++++ Given information

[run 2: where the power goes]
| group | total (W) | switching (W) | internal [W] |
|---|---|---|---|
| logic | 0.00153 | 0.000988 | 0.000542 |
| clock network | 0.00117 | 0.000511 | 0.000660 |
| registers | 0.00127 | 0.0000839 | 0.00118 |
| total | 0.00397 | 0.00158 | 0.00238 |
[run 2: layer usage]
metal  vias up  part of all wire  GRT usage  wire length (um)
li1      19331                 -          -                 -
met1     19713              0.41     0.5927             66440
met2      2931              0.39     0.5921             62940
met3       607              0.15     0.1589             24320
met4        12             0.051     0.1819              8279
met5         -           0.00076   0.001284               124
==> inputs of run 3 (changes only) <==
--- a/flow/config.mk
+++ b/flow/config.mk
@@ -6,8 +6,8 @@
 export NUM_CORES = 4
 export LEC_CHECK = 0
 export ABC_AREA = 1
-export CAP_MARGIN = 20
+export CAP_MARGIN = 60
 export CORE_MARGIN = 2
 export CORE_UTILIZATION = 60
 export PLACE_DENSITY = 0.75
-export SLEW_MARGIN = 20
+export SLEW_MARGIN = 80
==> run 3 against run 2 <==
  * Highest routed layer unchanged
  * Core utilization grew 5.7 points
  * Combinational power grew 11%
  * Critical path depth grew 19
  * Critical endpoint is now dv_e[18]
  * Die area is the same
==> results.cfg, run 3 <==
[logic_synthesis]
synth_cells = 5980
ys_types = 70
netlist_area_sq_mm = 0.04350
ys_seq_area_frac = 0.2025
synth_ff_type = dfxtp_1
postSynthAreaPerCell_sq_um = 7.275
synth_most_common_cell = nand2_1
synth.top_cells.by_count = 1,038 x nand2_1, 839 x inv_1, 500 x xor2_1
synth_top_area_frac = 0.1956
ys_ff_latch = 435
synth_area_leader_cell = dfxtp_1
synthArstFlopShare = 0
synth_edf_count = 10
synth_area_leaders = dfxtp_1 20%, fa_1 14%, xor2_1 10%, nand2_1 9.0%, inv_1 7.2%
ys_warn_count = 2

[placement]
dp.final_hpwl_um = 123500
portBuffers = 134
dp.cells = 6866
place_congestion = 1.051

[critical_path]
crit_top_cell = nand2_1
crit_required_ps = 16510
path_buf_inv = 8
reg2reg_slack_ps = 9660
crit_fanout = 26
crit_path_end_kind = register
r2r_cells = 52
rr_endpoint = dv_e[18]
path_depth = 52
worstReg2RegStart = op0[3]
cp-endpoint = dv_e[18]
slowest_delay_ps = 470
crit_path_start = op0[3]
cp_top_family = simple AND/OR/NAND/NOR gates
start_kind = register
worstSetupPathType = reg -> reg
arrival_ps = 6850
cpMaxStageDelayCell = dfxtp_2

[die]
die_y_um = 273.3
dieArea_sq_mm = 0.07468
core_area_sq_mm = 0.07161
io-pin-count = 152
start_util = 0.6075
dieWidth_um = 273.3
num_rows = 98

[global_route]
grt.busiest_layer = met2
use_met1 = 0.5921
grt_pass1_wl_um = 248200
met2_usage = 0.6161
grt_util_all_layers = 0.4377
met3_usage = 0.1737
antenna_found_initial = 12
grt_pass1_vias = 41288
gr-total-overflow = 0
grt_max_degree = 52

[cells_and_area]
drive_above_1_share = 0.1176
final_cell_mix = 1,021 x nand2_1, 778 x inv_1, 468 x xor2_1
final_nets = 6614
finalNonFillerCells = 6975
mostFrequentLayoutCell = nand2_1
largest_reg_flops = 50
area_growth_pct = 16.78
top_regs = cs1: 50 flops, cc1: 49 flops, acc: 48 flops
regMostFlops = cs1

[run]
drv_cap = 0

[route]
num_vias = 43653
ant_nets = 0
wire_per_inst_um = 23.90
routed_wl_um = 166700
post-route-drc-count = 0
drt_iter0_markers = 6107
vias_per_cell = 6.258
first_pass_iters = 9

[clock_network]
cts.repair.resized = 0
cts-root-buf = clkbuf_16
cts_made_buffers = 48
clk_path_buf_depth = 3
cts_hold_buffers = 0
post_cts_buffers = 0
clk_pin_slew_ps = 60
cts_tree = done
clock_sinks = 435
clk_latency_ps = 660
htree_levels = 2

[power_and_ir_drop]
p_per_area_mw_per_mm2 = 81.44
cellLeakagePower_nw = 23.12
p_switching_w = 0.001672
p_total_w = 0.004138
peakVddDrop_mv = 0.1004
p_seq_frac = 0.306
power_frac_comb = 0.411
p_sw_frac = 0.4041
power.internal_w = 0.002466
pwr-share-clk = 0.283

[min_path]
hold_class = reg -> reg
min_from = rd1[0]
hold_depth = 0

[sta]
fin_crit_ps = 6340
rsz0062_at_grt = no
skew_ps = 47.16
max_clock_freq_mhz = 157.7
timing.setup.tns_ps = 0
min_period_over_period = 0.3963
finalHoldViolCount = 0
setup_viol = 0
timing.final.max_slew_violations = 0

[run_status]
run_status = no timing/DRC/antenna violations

++++++++

Restate exactly the lines running from the line with "finalHoldViolCount = 0" to the end of the entries above, both ends included.

• **Answer to this problem**
finalHoldViolCount = 0
setup_viol = 0
timing.final.max_slew_violations = 0

[run_status]
run_status = no timing/DRC/antenna violations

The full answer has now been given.